TASK OBJECTIVE
Take the data below and copy exactly the lines starting at the one with "grt_pass1_wl_microns 26100 \" and finishing at the one with "met1_usage 0.215 \", both included.
═════ PROVIDED DATA
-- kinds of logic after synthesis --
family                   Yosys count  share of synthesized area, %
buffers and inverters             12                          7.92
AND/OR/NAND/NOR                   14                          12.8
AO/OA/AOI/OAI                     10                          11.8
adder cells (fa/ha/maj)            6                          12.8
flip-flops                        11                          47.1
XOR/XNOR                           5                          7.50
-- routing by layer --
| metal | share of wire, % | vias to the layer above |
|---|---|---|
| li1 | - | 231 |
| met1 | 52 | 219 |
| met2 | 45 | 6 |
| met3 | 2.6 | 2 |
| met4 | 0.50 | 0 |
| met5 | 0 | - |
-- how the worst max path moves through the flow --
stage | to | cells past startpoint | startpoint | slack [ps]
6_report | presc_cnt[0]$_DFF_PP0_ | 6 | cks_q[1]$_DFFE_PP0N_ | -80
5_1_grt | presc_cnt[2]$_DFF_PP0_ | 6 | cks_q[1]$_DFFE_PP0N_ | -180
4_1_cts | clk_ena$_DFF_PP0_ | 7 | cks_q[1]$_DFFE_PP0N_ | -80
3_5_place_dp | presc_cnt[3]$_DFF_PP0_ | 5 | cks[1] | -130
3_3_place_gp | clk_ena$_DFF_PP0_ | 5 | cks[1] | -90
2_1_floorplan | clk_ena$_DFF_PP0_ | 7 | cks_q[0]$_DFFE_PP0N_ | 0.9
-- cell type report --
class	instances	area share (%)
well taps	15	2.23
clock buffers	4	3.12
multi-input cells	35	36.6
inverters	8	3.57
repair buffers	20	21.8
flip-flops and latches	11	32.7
===== config.mk =====
export PLATFORM = sky130hd
export DESIGN_NAME = mem_arbiter_flat
export DESIGN_NICKNAME = d
export VERILOG_FILES = /design/src/rtl/mem_arbiter_pkg.sv /design/src/rtl/mem_arbiter_if.sv /design/src/rtl/mem_arb_grant.sv /design/src/rtl/mem_arbiter.sv /design/src/flat_wrapper.sv
export SDC_FILE = /design/constraint.sdc
export NUM_CORES = 1
export LEC_CHECK = 0
export CAP_MARGIN = 30
export CORE_MARGIN = 3
export CORE_UTILIZATION = 50
export CTS_BUF_LIST = sky130_fd_sc_hd__clkbuf_8
export DETAILED_ROUTE_END_ITERATION = 10
export DONT_BUFFER_PORTS = 1
export SYNTH_ARGS = -nofsm -noshare
export SYNTH_HDL_FRONTEND = slang
export SYNTH_SLANG_ARGS = --single-unit

===== constraint.sdc =====
create_clock -name clk -period 2.2 [get_ports clk]
set_input_delay 0 -clock clk [delete_from_list [all_inputs] [get_ports clk]]
set_output_delay 0 -clock clk [all_outputs]
set_load 0.1 [all_outputs]

===== src/rtl/mem_arbiter_pkg.sv =====
// Shared widths, FSM state encoding and grant encoding for the instruction/data memory arbiter.
// Round-robin arbitration is enabled with `define MEM_ARB_RR_EN; otherwise data has fixed priority.
package mem_arbiter_pkg;

  localparam int ADDR_BUS = 32;
  localparam int DATA_BUS = 32;
  localparam int WE_W     = 4;

  typedef enum logic [1:0] {
    S_IDLE = 2'd0,
    S_REQ  = 2'd1,
    S_RESP = 2'd2,
    S_DONE = 2'd3
  } arb_state_e;

  typedef enum logic {
    GNT_INST = 1'b0,
    GNT_DATA = 1'b1
  } gnt_e;

  function automatic gnt_e other_port(input gnt_e g);
    return (g == GNT_INST) ? GNT_DATA : GNT_INST;
  endfunction

endpackage


===== src/rtl/mem_arbiter_if.sv =====
// Fetch port, load/store port and shared bus channel of the memory arbiter.
// master is the arbiter's view; slave is the core/memory side that drives it.
interface mem_arbiter_if #(
    parameter int ADDR_WIDTH = mem_arbiter_pkg::ADDR_BUS,
    parameter int DATA_WIDTH = mem_arbiter_pkg::DATA_BUS
) ();
    import mem_arbiter_pkg::*;

    logic                  inst_req;
    logic [ADDR_WIDTH-1:0] inst_addr;
    logic [DATA_WIDTH-1:0] inst_rdata;
    logic                  inst_ready;

    logic                  data_req;
    logic [WE_W-1:0]       data_we;
    logic [ADDR_WIDTH-1:0] data_addr;
    logic [DATA_WIDTH-1:0] data_wdata;
    logic [DATA_WIDTH-1:0] data_rdata;
    logic                  data_ready;

    logic                  bus_req;
    logic [WE_W-1:0]       bus_we;
    logic [ADDR_WIDTH-1:0] bus_addr;
    logic [DATA_WIDTH-1:0] bus_wdata;
    logic                  bus_addr_ok;
    logic                  bus_data_ok;
    logic [DATA_WIDTH-1:0] bus_rdata;

    logic                  stall_if;
    logic                  stall_mem;

    modport master (
        input  inst_req, inst_addr,
        output inst_rdata, inst_ready,
        input  data_req, data_we, data_addr, data_wdata,
        output data_rdata, data_ready,
        output bus_req, bus_we, bus_addr, bus_wdata,
        input  bus_addr_ok, bus_data_ok, bus_rdata,
        output stall_if, stall_mem
    );

    modport slave (
        output inst_req, inst_addr,
        input  inst_rdata, inst_ready,
        output data_req, data_we, data_addr, data_wdata,
        input  data_rdata, data_ready,
        input  bus_req, bus_we, bus_addr, bus_wdata,
        output bus_addr_ok, bus_data_ok, bus_rdata,
        input  stall_if, stall_mem
    );

endinterface


===== src/rtl/mem_arb_grant.sv =====
// Grant selection between the fetch and load/store ports.
// With MEM_ARB_RR_EN a tie goes to the port not granted last; otherwise data always wins.
module mem_arb_grant
    import mem_arbiter_pkg::*;
(
    input  logic inst_req,
    input  logic data_req,
`ifdef MEM_ARB_RR_EN
    input  gnt_e last_grant,
`endif
    output logic any_req,
    output gnt_e grant
);

    assign any_req = inst_req | data_req;

    always_comb begin
        grant = data_req ? GNT_DATA : GNT_INST;
`ifdef MEM_ARB_RR_EN
        if (inst_req && data_req)
            grant = other_port(last_grant);
`endif
    end

endmodule


===== src/rtl/mem_arbiter.sv =====
// Two-port (fetch, load/store) arbiter onto a single split address/data memory bus.
// Define MEM_ARB_RR_EN for round-robin arbitration; default build uses fixed data-over-inst priority.
module mem_arbiter
    import mem_arbiter_pkg::*;
#(
    parameter int ADDR_WIDTH = ADDR_BUS,
    parameter int DATA_WIDTH = DATA_BUS
) (
    input  logic          clk,
    input  logic          rst,
    mem_arbiter_if.master bus
);

    arb_state_e state_q, state_d;
    gnt_e       owner_q;
    gnt_e       grant;
    logic       any_req;
    logic       grant_en;

    logic [WE_W-1:0]       we_q;
    logic [ADDR_WIDTH-1:0] addr_q;
    logic [DATA_WIDTH-1:0] wdata_q;
    logic [DATA_WIDTH-1:0] inst_rdata_q;
    logic [DATA_WIDTH-1:0] data_rdata_q;

    assign grant_en = (state_q == S_IDLE) && any_req;

`ifdef MEM_ARB_RR_EN
    gnt_e last_q;

    mem_arb_grant u_grant (
        .inst_req   (bus.inst_req),
        .data_req   (bus.data_req),
        .last_grant (last_q),
        .any_req    (any_req),
        .grant      (grant)
    );

    // Reset leaves "inst granted last", so the first tie goes to data.
    always_ff @(posedge clk or negedge rst) begin
        if (!rst)
            last_q <= GNT_INST;
        else if (grant_en)
            last_q <= grant;
    end
`else
    mem_arb_grant u_grant (
        .inst_req (bus.inst_req),
        .data_req (bus.data_req),
        .any_req  (any_req),
        .grant    (grant)
    );
`endif

    always_ff @(posedge clk or negedge rst) begin
        if (!rst)
            state_q <= S_IDLE;
        else
            state_q <= state_d;
    end

    always_comb begin
        state_d        = state_q;
        bus.bus_req    = 1'b0;
        bus.inst_ready = 1'b0;
        bus.data_ready = 1'b0;
        case (state_q)
            S_IDLE: begin
                if (any_req)
                    state_d = S_REQ;
            end
            S_REQ: begin
                // data_ok is deliberately not looked at until the address phase is accepted
                bus.bus_req = 1'b1;
                if (bus.bus_addr_ok)
                    state_d = S_RESP;
            end
            S_RESP: begin
                if (bus.bus_data_ok)
                    state_d = S_DONE;
            end
            S_DONE: begin
                bus.inst_ready = (owner_q == GNT_INST);
                bus.data_ready = (owner_q == GNT_DATA);
                state_d        = S_IDLE;
            end
            default: state_d = S_IDLE;
        endcase
    end

    // Request fields are captured once at grant so the requester may change them mid-flight.
    always_ff @(posedge clk or negedge rst) begin
        if (!rst) begin
            owner_q      <= GNT_INST;
            we_q         <= '0;
            addr_q       <= '0;
            wdata_q      <= '0;
            inst_rdata_q <= '0;
            data_rdata_q <= '0;
        end else begin
            if (grant_en) begin
                owner_q <= grant;
                if (grant == GNT_DATA) begin
                    we_q    <= bus.data_we;
                    addr_q  <= bus.data_addr;
                    wdata_q <= bus.data_wdata;
                end else begin
                    we_q    <= '0;
                    addr_q  <= bus.inst_addr;
                    wdata_q <= '0;
                end
            end
            // Stores complete without touching the owner's read data.
            if (state_q == S_RESP && bus.bus_data_ok && we_q == '0) begin
                if (owner_q == GNT_DATA)
                    data_rdata_q <= bus.bus_rdata;
                else
                    inst_rdata_q <= bus.bus_rdata;
            end
        end
    end

    assign bus.bus_we     = we_q;
    assign bus.bus_addr   = addr_q;
    assign bus.bus_wdata  = wdata_q;
    assign bus.inst_rdata = inst_rdata_q;
    assign bus.data_rdata = data_rdata_q;

    assign bus.stall_if   = bus.inst_req & ~bus.inst_ready;
    assign bus.stall_mem  = bus.data_req & ~bus.data_ready;

endmodule


===== src/flat_wrapper.sv =====
// flat-port wrapper written by rule: the top's interface ports become plain ports
module mem_arbiter_flat import mem_arbiter_pkg::*;
#(
    parameter int ADDR_WIDTH = ADDR_BUS,
    parameter int DATA_WIDTH = DATA_BUS
)
  (clk, rst, bus_inst_req, bus_inst_addr, bus_inst_rdata, bus_inst_ready, bus_data_req, bus_data_we, bus_data_addr, bus_data_wdata, bus_data_rdata, bus_data_ready, bus_bus_req, bus_bus_we, bus_bus_addr, bus_bus_wdata, bus_bus_addr_ok, bus_bus_data_ok, bus_bus_rdata, bus_stall_if, bus_stall_mem);
  mem_arbiter_if #(.ADDR_WIDTH(ADDR_WIDTH), .DATA_WIDTH(DATA_WIDTH)) bus_i ();
  input  logic clk;
  input  logic rst;
  input wire logic [$bits(bus_i.inst_req)-1:0] bus_inst_req;
  input wire logic [$bits(bus_i.inst_addr)-1:0] bus_inst_addr;
  output wire logic [$bits(bus_i.inst_rdata)-1:0] bus_inst_rdata;
  output wire logic [$bits(bus_i.inst_ready)-1:0] bus_inst_ready;
  input wire logic [$bits(bus_i.data_req)-1:0] bus_data_req;
  input wire logic [$bits(bus_i.data_we)-1:0] bus_data_we;
  input wire logic [$bits(bus_i.data_addr)-1:0] bus_data_addr;
  input wire logic [$bits(bus_i.data_wdata)-1:0] bus_data_wdata;
  output wire logic [$bits(bus_i.data_rdata)-1:0] bus_data_rdata;
  output wire logic [$bits(bus_i.data_ready)-1:0] bus_data_ready;
  output wire logic [$bits(bus_i.bus_req)-1:0] bus_bus_req;
  output wire logic [$bits(bus_i.bus_we)-1:0] bus_bus_we;
  output wire logic [$bits(bus_i.bus_addr)-1:0] bus_bus_addr;
  output wire logic [$bits(bus_i.bus_wdata)-1:0] bus_bus_wdata;
  input wire logic [$bits(bus_i.bus_addr_ok)-1:0] bus_bus_addr_ok;
  input wire logic [$bits(bus_i.bus_data_ok)-1:0] bus_bus_data_ok;
  input wire logic [$bits(bus_i.bus_rdata)-1:0] bus_bus_rdata;
  output wire logic [$bits(bus_i.stall_if)-1:0] bus_stall_if;
  output wire logic [$bits(bus_i.stall_mem)-1:0] bus_stall_mem;
  assign bus_i.inst_req = bus_inst_req;
  assign bus_i.inst_addr = bus_inst_addr;
  assign bus_inst_rdata = bus_i.inst_rdata;
  assign bus_inst_ready = bus_i.inst_ready;
  assign bus_i.data_req = bus_data_req;
  assign bus_i.data_we = bus_data_we;
  assign bus_i.data_addr = bus_data_addr;
  assign bus_i.data_wdata = bus_data_wdata;
  assign bus_data_rdata = bus_i.data_rdata;
  assign bus_data_ready = bus_i.data_ready;
  assign bus_bus_req = bus_i.bus_req;
  assign bus_bus_we = bus_i.bus_we;
  assign bus_bus_addr = bus_i.bus_addr;
  assign bus_bus_wdata = bus_i.bus_wdata;
  assign bus_i.bus_addr_ok = bus_bus_addr_ok;
  assign bus_i.bus_data_ok = bus_bus_data_ok;
  assign bus_i.bus_rdata = bus_bus_rdata;
  assign bus_stall_if = bus_i.stall_if;
  assign bus_stall_mem = bus_i.stall_mem;
  mem_arbiter #(.ADDR_WIDTH(ADDR_WIDTH), .DATA_WIDTH(DATA_WIDTH)) u_core (.clk(clk), .rst(rst), .bus(bus_i));
endmodule

==> flow_metrics.tcl, run 1 <==
set metrics [dict create \
    status "stopped before the end" \
    lastStage "clock tree synthesis" \
    stop_error "[ERROR RSZ-0060] Max buffer count reached." \
    synthCells 458 \
    ys_seq_area_frac 0.587 \
    cts_made_buffers 17 \
    syn_nets 601 \
    synth.avg_cell_area_sq_um 12.6 \
    post_cts_resized 0 \
    row_count 38 \
    die_h_microns 113 \
    yosys_warnings 0 \
    yosys_register_bits 135 \
    clock_path_buffers 2 \
    initial_utilization 0.522 \
    hold_buffers 151 \
    design.portCount 275 \
    place_area_sq_mm 0.00692 \
    htree_levels 4 \
    dp_slack_ns 0.257 \
    portBuffers 0 \
    clkSinkCount 135 \
    chipWidth_microns 113 \
    synth_cell_types 20 \
    cts-root-buf "clkbuf_8" \
    gp_congestion 0.804 \
    dp_hpwl_microns 9750 \
    synth_area_sq_mm 0.00576 \
    cts_setup_buffers 0 \
]
[Yosys cell counts]
master / count / share of area
nand2_1: 107 / 0.070
nand3b_4: 1 / 0.0035
and4bb_2: 1 / 0.0022
inv_1: 4 / 0.0026
buf_6: 6 / 0.012
buf_2: 12 / 0.010
mux2_2: 5 / 0.0098
mux2_4: 60 / 0.16
nor2_1: 3 / 0.0020
mux2i_1: 33 / 0.057
nand3_1: 36 / 0.031
dfrtp_1: 135 / 0.59
o21ai_0: 33 / 0.029
nand3_4: 1 / 0.0030
ha_1: 5 / 0.011
a222oi_1: 1 / 0.0017
and2_1: 1 / 0.0011
clkbuf_2: 2 / 0.0017
nor2b_1: 3 / 0.0033
clkbuf_1: 9 / 0.0059
[through the flow]
step | instances | util
floorplan | 458 | -
global placement | 714 | 0.627
detailed placement | 714 | 0.627
[logic make-up after synthesis]
family,Yosys count,synth area share
simple gates,153,0.116
mux,98,0.224
flops,135,0.587
fa+ha+maj,5,0.0109
buf+inv,33,0.0324
compound gates,34,0.0304
==> inputs of run 2 (changes only) <==
--- a/config.mk
+++ b/config.mk
@@ -7,10 +7,10 @@
 export LEC_CHECK = 0
 export CAP_MARGIN = 30
 export CORE_MARGIN = 3
-export CORE_UTILIZATION = 50
-export CTS_BUF_LIST = sky130_fd_sc_hd__clkbuf_8
+export CORE_UTILIZATION = 35
 export DETAILED_ROUTE_END_ITERATION = 10
 export DONT_BUFFER_PORTS = 1
+export PLACE_DENSITY_LB_ADDON = 0.15
 export SYNTH_ARGS = -nofsm -noshare
 export SYNTH_HDL_FRONTEND = slang
 export SYNTH_SLANG_ARGS = --single-unit
==> run 2 against run 1 <==
Against the previous run: the flow now finishes, with violations (negative hold slack); synthesized cell count stayed put; area after synthesis stayed put.
==> flow_metrics.tcl, run 2 <==
set metrics [dict create \
    status "finished, violations left" \
    violations "negative hold slack" \
    synth_cell_types 20 \
    layout_commonest_cell "dlygate4sd3_1" \
    netlist.area_leader.share 0.587 \
    die_h_microns 134 \
    synth_edf_count 0 \
    synth_area_sq_mm 0.00576 \
    totalWireLength_microns 16300 \
    cp-end-kind "flip-flop" \
    ys_top_cells_by_count "dfrtp_1, nand2_1, mux2_4" \
    crit_path_start_kind "input port" \
    cp_cell_sequence "dlygate4sd3_1 > nor2_1 > dlygate4sd3_1 > a222oi_1 > dlygate4sd3_1 > mux2i_1" \
    grtUsageTotal 0.184 \
    cts_made_buffers 17 \
    first_iter_violations 221 \
    drc 0 \
    ant_nets 0 \
    design.portCount 275 \
    overflow 0 \
    max_clock_freq_mhz 476 \
    synthTopCellsByArea "dfrtp_1, mux2_4, nand2_1, mux2i_1, nand3_1" \
    antenna_found_initial 0 \
    vias 4541 \
    slew_violations 0 \
    stdcell_area_sq_mm 0.00926 \
    grt_use_met2 0.307 \
    setup_viol 0 \
    critPathKind "in2reg" \
    grt_max_degree 136 \
    hold_buffers 162 \
    syn_nets 601 \
    fin_nets 898 \
    clock_skew_ns 0.00691 \
    fin_crit_sh 0.955 \
    hold_slack_ns -0.721 \
    dp_hpwl_microns 10300 \
    drv_cap 0 \
    area_delta_synth_final_pct 60.7 \
    hold_violations 135 \
    critPathMaxFanout 2 \
    yosys_warnings 0 \
    grt_pass1_wl_microns 26100 \
    worstPathRequired_ns 2.53 \
    cts_tree "yes" \
    relSlewSlack 0.620 \
    vias_per_cell 4.61 \
    ys_seq_area_frac 0.587 \
    htree_levels 4 \
    top_usage_layer "met2" \
    place_area_sq_mm 0.00703 \
    rsz0062_at_grt "yes" \
    met3_usage 0.0754 \
    r2r-end "u_core.state_q[0]" \
    clkSinkCount 135 \
    die_area_sq_mm 0.0180 \
    chipWidth_microns 134 \
    hold_class "in2async" \
    mostFrequentLayoutCells "dlygate4sd3_1, buf_4, dfrtp_1, nand2_1, mux2_4" \
    initial_utilization 0.360 \
    cts-root-buf "clkbuf_16" \
    arrival_ns 2.43 \
    critPathMaxStageDelay_ns 0.63 \
    row_count 46 \
    drive_gt1_frac 0.323 \
    gp_congestion 0.760 \
    yosysMostFrequentCell "dfrtp_1" \
    clk_pin_slew_ns 0.06 \
    fin_crit_ns 2.10 \
    met1_usage 0.215 \
    yosysTopAreaCell "dfrtp_1" \
    fin_ws_ns 0.0980 \
    portBuffers 0 \
    yosys_register_bits 135 \
    clock_path_buffers 2 \
    diodes 0 \
    critPathSlowestCell "dlygate4sd3_1" \
    reg2reg_slack_ns 0.1 \
    synthCells 458 \
    dp_slack_ns 0.170 \
    finish.utilization 0.578 \
    synthFlopType "dfrtp_1" \
    cts_setup_buffers 0 \
    timing.rr.start "u_core.state_q[0]" \
    path_common_cell "dlygate4sd3_1" \
    core_sq_mm 0.0160 \
    async_reset_ff_frac 1.00 \
    grt_pass1_vias 4881 \
    synth.avg_cell_area_sq_um 12.6 \
    first_pass_iters 4 \
    worstMarginPinSlew_ns 0.568 \
    clock_latency_ns 0.41 \
    reg2reg_depth 5 \
    wire_per_inst_microns 16.6 \
]
-- run 2: kinds of logic after synthesis --
| group | synth area share |
|---|---|
| DFF | 0.587 |
| buffers and inverters | 0.0324 |
| AOI/OAI and AO/OA | 0.0304 |
| and+or+nand+nor | 0.116 |
| adders and majority gates | 0.0109 |
| muxes | 0.224 |
-- run 2: final cells by class --
| cell class | count | area, sq um |
|---|---|---|
| clock buffer | 21 | 460 |
| sequential | 135 | 3380 |
| clock inverter | 11 | 125 |
| inverter | 4 | 15.0 |
| timing repair buffer | 307 | 2790 |
| multi-input combinational | 290 | 2210 |
| tap | 216 | 270 |
| fill | 1321 | 6750 |
-- run 2: worst max-delay path: cells and delay by family --
family          cells  cell delay (ns)
mux                 1             0.20
simple gates        1             0.06
compound gates      1             0.37
buf+inv             3             1.80
-- run 2: per-layer routing --
layer,vias up,wire [microns],share of wire
met4,0,357,0.022
met3,26,1480,0.091
met1,2165,6420,0.39
li1,2143,-,-
met2,207,8030,0.49
met5,-,0,0
-- run 2: worst max path at each step --
stage / start / end / slack (ns) / cells after the start
floorplan: u_core.state_q[0] / bus_stall_if / -0.11 / 3
global placement: u_core.state_q[0] / u_core.bus.inst_rdata[19] / 0.28 / 6
detailed placement: u_core.state_q[0] / u_core.bus.inst_rdata[17] / 0.17 / 6
CTS: u_core.state_q[0] / u_core.state_q[0] / 0.11 / 5
global route: u_core.state_q[0] / u_core.state_q[0] / -0.01 / 5
finish: bus_inst_req / u_core.state_q[0] / 0.1 / 6
-- run 2: metrics by stage --
step / TNS, ns / std cells
6_report: 0 / 984
5_1_grt: -0.0109 / 984
4_1_cts: 0 / 984
3_5_place_dp: 0 / 790
3_3_place_gp: 0 / 790
2_1_floorplan: -0.107 / 458
-- run 2: repair_timing --
action                                 4_1_cts  5_1_grt
setup endpoints to repair                    0        1
gates resized for setup                      0        1
endpoints found under the hold margin      270      135
Power of run 2 is left out: the tool's default activity adds up to more than one toggle a clock period on the data nets, which glitch-free logic cannot reach.
==> inputs of run 3 (changes only) <==
--- a/config.mk
+++ b/config.mk
@@ -7,7 +7,7 @@
 export LEC_CHECK = 0
 export CAP_MARGIN = 30
 export CORE_MARGIN = 3
-export CORE_UTILIZATION = 35
+export CORE_UTILIZATION = 55
 export DETAILED_ROUTE_END_ITERATION = 10
 export DONT_BUFFER_PORTS = 1
 export PLACE_DENSITY_LB_ADDON = 0.15
==> run 3 against run 2 <==
Against the previous run: the run now fails in clock tree synthesis; synthesized cell count unchanged; area after synthesis unchanged.
==> flow_metrics.tcl, run 3 <==
set metrics [dict create \
    status "stopped before the end" \
    lastStage "clock tree synthesis" \
    stop_error "[ERROR RSZ-0060] Max buffer count reached." \
    clkSinkCount 135 \
    initial_utilization 0.578 \
    dp_hpwl_microns 10400 \
    ys_top_cells_by_count "dfrtp_1, nand2_1, mux2_4" \
    syn_nets 601 \
    synthFlopType "dfrtp_1" \
    yosys_register_bits 135 \
    cts_made_buffers 17 \
    synth_cell_types 20 \
    post_cts_resized 0 \
    yosysTopAreaCell "dfrtp_1" \
    synthCells 458 \
    yosys_warnings 0 \
    portBuffers 0 \
    hold_buffers 148 \
    gp_congestion 0.751 \
    clock_path_buffers 2 \
    chipWidth_microns 108 \
    htree_levels 4 \
    synth.avg_cell_area_sq_um 12.6 \
    synthTopCellsByArea "dfrtp_1, mux2_4, nand2_1, mux2i_1, nand3_1" \
    ys_seq_area_frac 0.587 \
    async_reset_ff_frac 1.00 \
    synth_area_sq_mm 0.00576 \
    cts-root-buf "clkbuf_8" \
    netlist.area_leader.share 0.587 \
    yosysMostFrequentCell "dfrtp_1" \
    cts_setup_buffers 0 \
    dp_slack_ns 0.183 \
    row_count 36 \
    die_h_microns 108 \
    design.portCount 275 \
    synth_edf_count 0 \
]
==> run 3: cell counts after synthesis <==
Identical to the previous run, type by type.
==> run 3: kinds of logic after synthesis <==
logic type / Yosys count / share of synthesized area
flip-flops: 135 / 0.587
AO/OA/AOI/OAI: 34 / 0.0304
buffers and inverters: 33 / 0.0324
adder cells (fa/ha/maj): 5 / 0.0109
multiplexers: 98 / 0.224
AND/OR/NAND/NOR: 153 / 0.116
==> run 3: stage by stage <==
stage          area, sq um  TNS (ns)  cells
3_3_place_gp          6900         0    705
3_5_place_dp          6900         0    705
2_1_floorplan         5760    -0.107    458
══════════
YOUR RESPONSE
    grt_pass1_wl_microns 26100 \
    worstPathRequired_ns 2.53 \
    cts_tree "yes" \
    relSlewSlack 0.620 \
    vias_per_cell 4.61 \
    ys_seq_area_frac 0.587 \
    htree_levels 4 \
    top_usage_layer "met2" \
    place_area_sq_mm 0.00703 \
    rsz0062_at_grt "yes" \
    met3_usage 0.0754 \
    r2r-end "u_core.state_q[0]" \
    clkSinkCount 135 \
    die_area_sq_mm 0.0180 \
    chipWidth_microns 134 \
    hold_class "in2async" \
    mostFrequentLayoutCells "dlygate4sd3_1, buf_4, dfrtp_1, nand2_1, mux2_4" \
    initial_utilization 0.360 \
    cts-root-buf "clkbuf_16" \
    arrival_ns 2.43 \
    critPathMaxStageDelay_ns 0.63 \
    row_count 46 \
    drive_gt1_frac 0.323 \
    gp_congestion 0.760 \
    yosysMostFrequentCell "dfrtp_1" \
    clk_pin_slew_ns 0.06 \
    fin_crit_ns 2.10 \
    met1_usage 0.215 \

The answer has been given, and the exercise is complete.